- _About this exercise_: Restate the opening lines of the material below word for word, stopping after the line that contains "module rng_readout, before".

☆ ☆ ☆

This is an optimization exercise on Yosys and OpenROAD, whose aim is small area and a short achievable clock period, not a production implementation.
The RTL was checked by simulation tests, not by an equivalence proof against the original design.

Setup of old:
==> module rng_readout, before the edit <==
module rng_readout #(
    parameter  int DATA_W = 512,
    parameter  int SEG_W  = 8,
    parameter  int DEPTH  = 4,
    localparam int NSEG   = DATA_W / SEG_W,
    localparam int IW     = (NSEG > 1) ? $clog2(NSEG) : 1,
    localparam int CW     = $clog2(DEPTH + 1)
) (
    input  logic              clk,
    input  logic              rst_n,
    input  logic              in_valid,
    input  logic [DATA_W-1:0] in_data,
    input  logic              next_seg,
    input  logic              clear_ovf,
    output logic [SEG_W-1:0]  out_seg,
    output logic [IW-1:0]     seg_idx,
    output logic              word_avail,
    output logic [CW-1:0]     count,
    output logic              full,
    output logic              overflow
);
    logic              r_valid_q;
    logic [DEPTH:0]    r_cnt_oh;     
    logic [DEPTH-1:0]  r_cnt_lo;     
    logic              r_nfull;      
    logic [DEPTH-1:0]  r_wr_oh;      
    logic [DEPTH-1:0]  r_rd_oh;      
    logic [DEPTH-1:0]  r_rsel;       
    logic [NSEG-1:0]   r_seg_oh;     
    logic [DATA_W-1:0] r_mem [DEPTH];
    logic [CW-1:0]     r_count;
    logic              r_full;
    logic              r_avail;
    logic              r_ovf;
    logic [IW-1:0]     r_seg_idx;
    logic [SEG_W-1:0]  r_out_seg;
    logic w_empty, w_isfull, w_last;
    logic w_capture, w_adv, w_pop, w_push, w_drop;
    logic [DEPTH:0]   w_cnt_nxt;
    logic [DEPTH-1:0] w_wr_nxt, w_rd_nxt;
    logic [NSEG-1:0]  w_seg_nxt;
    logic [SEG_W-1:0] w_sel;
    assign r_cnt_oh  = {~r_nfull, r_cnt_lo};
    assign w_empty   = r_cnt_oh[0];
    assign w_isfull  = r_cnt_oh[DEPTH];
    assign w_last    = r_seg_oh[NSEG-1];
    assign w_capture = in_valid & ~r_valid_q;
    assign w_adv     = ~w_empty & next_seg;
    assign w_pop     = w_adv & w_last;
    assign w_push    = w_capture & (~w_isfull | w_pop);
    assign w_drop    = w_capture & w_isfull & ~w_pop;
    always_comb begin
        case ({w_push, w_pop})
            2'b10:   w_cnt_nxt = {r_cnt_oh[DEPTH-1:0], 1'b0};
            2'b01:   w_cnt_nxt = {1'b0, r_cnt_oh[DEPTH:1]};
            default: w_cnt_nxt = r_cnt_oh;
        endcase
    end
    assign w_wr_nxt  = w_push ? {r_wr_oh[DEPTH-2:0], r_wr_oh[DEPTH-1]} : r_wr_oh;
    assign w_rd_nxt  = w_pop  ? {r_rd_oh[DEPTH-2:0], r_rd_oh[DEPTH-1]} : r_rd_oh;
    assign w_seg_nxt = (w_empty | w_pop) ? NSEG'(1)
                     : w_adv ? {r_seg_oh[NSEG-2:0], r_seg_oh[NSEG-1]}
                     : r_seg_oh;
    always_ff @(posedge clk or negedge rst_n) begin
        if (!rst_n) begin
            r_valid_q <= 1'b0;
            r_cnt_lo  <= DEPTH'(1);
            r_nfull   <= 1'b1;
            r_wr_oh   <= DEPTH'(1);
            r_rd_oh   <= DEPTH'(1);
            r_rsel    <= '0;
        end else begin
            r_valid_q <= in_valid;
            r_cnt_lo  <= w_cnt_nxt[DEPTH-1:0];
            r_nfull   <= ~w_cnt_nxt[DEPTH];
            r_wr_oh   <= w_wr_nxt;
            r_rd_oh   <= w_rd_nxt;
            r_rsel    <= w_cnt_nxt[0] ? '0 : w_rd_nxt;
        end
    end
    always_ff @(posedge clk) begin
        r_seg_oh <= w_seg_nxt;
    end
    always_ff @(posedge clk or negedge rst_n) begin
        if (!rst_n) begin
            r_count   <= '0;
            r_full    <= 1'b0;
            r_avail   <= 1'b0;
            r_ovf     <= 1'b0;
            r_seg_idx <= '0;
            r_out_seg <= '0;
        end else begin
            r_count   <= CW'(w_cnt_nxt[1]) | CW'(2 * w_cnt_nxt[2]) | CW'(3 * w_cnt_nxt[3])
                       | CW'(4 * w_cnt_nxt[4]);
            r_full    <= w_cnt_nxt[DEPTH];
            r_avail   <= ~w_cnt_nxt[0];
            if (w_pop) begin
                r_seg_idx <= '0;
            end else if (w_adv) begin
                r_seg_idx <= r_seg_idx + IW'(1);
            end
            if (w_drop) begin
                r_ovf <= 1'b1;
            end else if (clear_ovf) begin
                r_ovf <= 1'b0;
            end
            r_out_seg <= w_sel;
        end
    end
    logic [DEPTH-1:0] w_wen_lo, w_wen_hi;
    assign w_wen_lo = r_wr_oh & {DEPTH{~w_isfull | w_last}};
    assign w_wen_hi = r_wr_oh & {DEPTH{~w_isfull | (w_last & next_seg)}};
    generate
        for (genvar w = 0; w < DEPTH; w++) begin : g_slot
            always_ff @(posedge clk) begin
                if (w_wen_lo[w]) r_mem[w][DATA_W-SEG_W-1:0] <= in_data[DATA_W-SEG_W-1:0];
                if (w_wen_hi[w]) r_mem[w][DATA_W-1:DATA_W-SEG_W] <= in_data[DATA_W-1:DATA_W-SEG_W];
            end
        end
    endgenerate
    logic [SEG_W-1:0] w_hit_n [DEPTH];
    generate
        for (genvar w = 0; w < DEPTH; w++) begin : g_rw
            for (genvar b = 0; b < SEG_W; b++) begin : g_rb
                logic [20:0] m;
                logic [6:0]  p;
                logic [2:0]  n;
                logic        hit;
                for (genvar i = 0; i < 21; i++) begin : g_m
                    rng_readout_aoi222 u_c (
                        .a0(r_seg_oh[3*i]),   .b0(r_mem[w][(3*i)*SEG_W + b]),
                        .a1(r_seg_oh[3*i+1]), .b1(r_mem[w][(3*i+1)*SEG_W + b]),
                        .a2(r_seg_oh[3*i+2]), .b2(r_mem[w][(3*i+2)*SEG_W + b]),
                        .y(m[i]));
                end
                for (genvar j = 0; j < 7; j++) begin : g_p
                    rng_readout_nand3 u_c (.a(m[3*j]), .b(m[3*j+1]), .c(m[3*j+2]), .y(p[j]));
                end
                rng_readout_nor3 u_n0 (.a(p[0]), .b(p[1]), .c(p[2]), .y(n[0]));
                rng_readout_nor3 u_n1 (.a(p[3]), .b(p[4]), .c(p[5]), .y(n[1]));
                rng_readout_aoi21 u_n2 (.a0(r_seg_oh[63]), .a1(r_mem[w][63*SEG_W + b]), .b(p[6]),
                                        .y(n[2]));
                rng_readout_nand3 u_h (.a(n[0]), .b(n[1]), .c(n[2]), .y(hit));
                rng_readout_nand2 u_s (.a(hit), .b(r_rsel[w]), .y(w_hit_n[w][b]));
            end
        end
        for (genvar b = 0; b < SEG_W; b++) begin : g_ob
            rng_readout_nand4 u_c (.a(w_hit_n[0][b]), .b(w_hit_n[1][b]), .c(w_hit_n[2][b]),
                                   .d(w_hit_n[3][b]), .y(w_sel[b]));
        end
    endgenerate
    assign out_seg    = r_out_seg;
    assign seg_idx    = r_seg_idx;
    assign word_avail = r_avail;
    assign count      = r_count;
    assign full       = r_full;
    assign overflow   = r_ovf;
endmodule
export LEC_CHECK = 0
export CAP_MARGIN = 20
export CORE_MARGIN = 2
export CORE_UTILIZATION = 70
export CTS_CLUSTER_DIAMETER = 100
export CTS_CLUSTER_SIZE = 30
export SETUP_SLACK_MARGIN = 2.8
export SLEW_MARGIN = 20
export SYNTH_HIERARCHICAL = 1
export SYNTH_MINIMUM_KEEP_SIZE = 0
create_clock -name core_clock -period 5.0 [get_ports {clk}]
standard.sh (not shown) runs the stock make flow with config.mk's settings and CLKGATE_MAP_FILE= SYNTH_SCRIPT=/design/flow/synth_recipe.tcl, a recipe that flattens the netlist after the stock synthesis.
==> flow/flow/run.sh <==
#!/bin/bash
set -euo pipefail
export BUFFER_PORTS_ARGS="-buffer_cell sky130_fd_sc_hd__buf_1"
bash standard.sh finish > standard_flow.log 2>&1
Input-level comparison between new and old:
-- flow/design.v --
<<< old, line 23
    logic              r_valid_q;
    logic [DEPTH:0]    r_cnt_oh;     
    logic [DEPTH-1:0]  r_cnt_lo;     
    logic              r_nfull;      
    logic [DEPTH-1:0]  r_wr_oh;      
    logic [DEPTH-1:0]  r_rd_oh;      
    logic [DEPTH-1:0]  r_rsel;       
    logic [NSEG-1:0]   r_seg_oh;     
    logic [DATA_W-1:0] r_mem [DEPTH];
    logic [CW-1:0]     r_count;
>>> new, line 23
    logic              r_valid_q;
    logic [DEPTH:0]    r_cnt_oh;     
    logic [DEPTH-1:0]  r_wr_oh;      
    logic [DEPTH-1:0]  r_rd_oh;      
    logic [DEPTH-1:0]  r_rsel;       
    logic [NSEG-1:0]   r_seg_oh;     
    logic [DEPTH-1:0]  r_wfree;      
    logic [DEPTH-1:0]  r_wlast;      
    logic [DEPTH-1:0]  r_wen_lo;     
    logic [DATA_W-1:0] r_mem [DEPTH];
    logic [CW-1:0]     r_count;
<<< old, line 42
    logic [NSEG-1:0]  w_seg_nxt;
    logic [SEG_W-1:0] w_sel;
    assign r_cnt_oh  = {~r_nfull, r_cnt_lo};
    assign w_empty   = r_cnt_oh[0];
    assign w_isfull  = r_cnt_oh[DEPTH];
>>> new, line 43
    logic [NSEG-1:0]  w_seg_nxt;
    logic [SEG_W-1:0] w_sel;
    assign w_empty   = r_cnt_oh[0];
    assign w_isfull  = r_cnt_oh[DEPTH];
<<< old, line 66
        if (!rst_n) begin
            r_valid_q <= 1'b0;
            r_cnt_lo  <= DEPTH'(1);
            r_nfull   <= 1'b1;
            r_wr_oh   <= DEPTH'(1);
            r_rd_oh   <= DEPTH'(1);
            r_rsel    <= '0;
        end else begin
            r_valid_q <= in_valid;
            r_cnt_lo  <= w_cnt_nxt[DEPTH-1:0];
            r_nfull   <= ~w_cnt_nxt[DEPTH];
            r_wr_oh   <= w_wr_nxt;
            r_rd_oh   <= w_rd_nxt;
            r_rsel    <= w_cnt_nxt[0] ? '0 : w_rd_nxt;
        end
    end
>>> new, line 66
        if (!rst_n) begin
            r_valid_q <= 1'b0;
            r_cnt_oh  <= (DEPTH+1)'(1);
            r_wr_oh   <= DEPTH'(1);
            r_rd_oh   <= DEPTH'(1);
            r_rsel    <= '0;
            r_wfree   <= DEPTH'(1);
            r_wlast   <= '0;
            r_wen_lo  <= DEPTH'(1);
        end else begin
            r_valid_q <= in_valid;
            r_cnt_oh  <= w_cnt_nxt;
            r_wr_oh   <= w_wr_nxt;
            r_rd_oh   <= w_rd_nxt;
            r_rsel    <= w_cnt_nxt[0] ? '0 : w_rd_nxt;
            r_wfree   <= w_cnt_nxt[DEPTH] ? '0 : w_wr_nxt;
            r_wlast   <= (w_cnt_nxt[DEPTH] & w_seg_nxt[NSEG-1]) ? w_wr_nxt : '0;
            r_wen_lo  <= (~w_cnt_nxt[DEPTH] | w_seg_nxt[NSEG-1]) ? w_wr_nxt : '0;
        end
    end
<<< old, line 109
        end
    end
    logic [DEPTH-1:0] w_wen_lo, w_wen_hi;
    assign w_wen_lo = r_wr_oh & {DEPTH{~w_isfull | w_last}};
    assign w_wen_hi = r_wr_oh & {DEPTH{~w_isfull | (w_last & next_seg)}};
    generate
        for (genvar w = 0; w < DEPTH; w++) begin : g_slot
            always_ff @(posedge clk) begin
                if (w_wen_lo[w]) r_mem[w][DATA_W-SEG_W-1:0] <= in_data[DATA_W-SEG_W-1:0];
                if (w_wen_hi[w]) r_mem[w][DATA_W-1:DATA_W-SEG_W] <= in_data[DATA_W-1:DATA_W-SEG_W];
            end
>>> new, line 113
        end
    end
    logic [DEPTH-1:0] w_wen_hi;
    assign w_wen_hi = r_wfree | (r_wlast & {DEPTH{next_seg}});
    generate
        for (genvar w = 0; w < DEPTH; w++) begin : g_slot
            always_ff @(posedge clk) begin
                if (r_wen_lo[w]) r_mem[w][DATA_W-SEG_W-1:0] <= in_data[DATA_W-SEG_W-1:0];
                if (w_wen_hi[w]) r_mem[w][DATA_W-1:DATA_W-SEG_W] <= in_data[DATA_W-1:DATA_W-SEG_W];
            end
==> comparison <==
old has a lower post-place setup slack than new.
Compared with old, new shows a lower area added between synthesis and finish.
Measured against each other, old and new differ in non-clock buffer count, the lower figure coming from new.
Comparing old and new, the lower register bit count reported by yosys was measured on old.
Delta (new minus old): clock-buffer cell count lost 8; height of the die comparable; post-CTS setup-driven buffer insertion count went down 8.
Diff old -> new | total number of clock tree sinks | up slightly
For die area, old and new come out practically identical.

[static timing again, ports no longer ideal]
The flow's constraints put no driver on any port. The routed layouts listed below were extracted and timed again, unchanged, in two steps. Step 1 sets driving cells, clkbuf_16 on the clock port and buf_2 on the other inputs (assumed; they add their load-dependent delay and slew). Step 2 also shifts input and output timing later by t, the mid clock arrival at the registers, as if the neighbouring blocks saw the same clock. Slacks: no drivers / after step 1 / after step 2; pairs: no drivers / after step 1.
run	t (ns)	slack for setup (ns)	worst setup path after step 2	latest minus earliest clock arrival (ns)	worst data-port slew with drivers (ns)
old	0.780	2.669 / 2.593 / 2.158	input to register	0.027 / 0.027	0.21
new	0.770	2.691 / 2.617 / 2.205	input to register	0.034 / 0.034	0.19
After both steps every run listed still meets setup and hold. For old, which loses most, drivers alone change the setup slack by -0.076 ns; drivers and shift together by -0.511 ns.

☆ ☆ ☆

- _Task answer_:
This is an optimization exercise on Yosys and OpenROAD, whose aim is small area and a short achievable clock period, not a production implementation.
The RTL was checked by simulation tests, not by an equivalence proof against the original design.

Setup of old:
==> module rng_readout, before the edit <==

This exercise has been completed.